Huffman coding is an algorithm to generate the binary code based on the frequencies of corresponding characters in the input string.
Huffman decoding is to recover the original text from the binary code generated from the huffman coding process.
By applying huffman algorithms, we compress the input string by using the generated code. We can also use the code to decompress to get the original string. Here are the steps of huffman coding and decoding. The code is available in Java, JavaScript and Python.
How to generate huffman code, coding and decoding the message?
- Build a frequency map from the input string for each character.
First we construct a frequency map from the input string. Then create a queue of nodes, which contains the char and its frequency. Sort this queue by their frequency. We can see this queue as priority queue. The node with lowest frequency has highest priority.

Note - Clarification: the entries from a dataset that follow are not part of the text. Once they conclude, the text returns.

**config.mk**
```make
export PLATFORM = sky130hd
export DESIGN_NAME = mem_load_store_unit
export DESIGN_NICKNAME = d
export VERILOG_FILES = /design/src/rtl/mem_load_store_unit_pkg.sv /design/src/rtl/mem_load_store_unit_dmem_array.sv /design/src/rtl/mem_load_store_unit.sv
export SDC_FILE = /design/constraint.sdc
export NUM_CORES = 2
export LEC_CHECK = 0
export ABC_CLOCK_PERIOD_IN_PS = 4600
export CAP_MARGIN = 20
export CORE_MARGIN = 10
export CORE_UTILIZATION = 48
export CTS_CLUSTER_SIZE = 28
export DETAILED_ROUTE_END_ITERATION = 12
export HOLD_SLACK_MARGIN = 0.05
export PLACE_DENSITY = 0.74
export SETUP_SLACK_MARGIN = 0.4
export SLEW_MARGIN = 20
export SYNTH_ARGS = -nofsm -noshare
export SYNTH_HDL_FRONTEND = slang
export SYNTH_SLANG_ARGS = --single-unit
```
**constraint.sdc**
```tcl
create_clock -name clk -period 4.6 [get_ports clk]
set_clock_uncertainty 0.15 [all_clocks]
set_input_delay 1.15 -clock clk [delete_from_list [all_inputs] [get_ports clk]]
set_output_delay 1.15 -clock clk [all_outputs]
set_load 0.02 [all_outputs]
```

- Build a queue of characters sorted by their frequency showing in the string.
Next is to construct the binary tree from the sorted queue. Starting from the low frequency characters, take two characters as leaves and form a subtree. Build tree from the bottom up, until all characters have been included as leaves. A finished tree has n nodes, n=2*m-1.
- Build frequency-sorted binary tree based on the sequence of elements in the queue.
After the tree is built, now traverse the tree to generate a dictionary which maps the char to binary code. The path from the root to that character (leaf) is the binary code for that character, such as A(01), B(100). Bit ‘0’ means going to the left child, bit ‘1’ means going to the right child. This is the preorder of the tree. Please note the huffman code in not necessary unique.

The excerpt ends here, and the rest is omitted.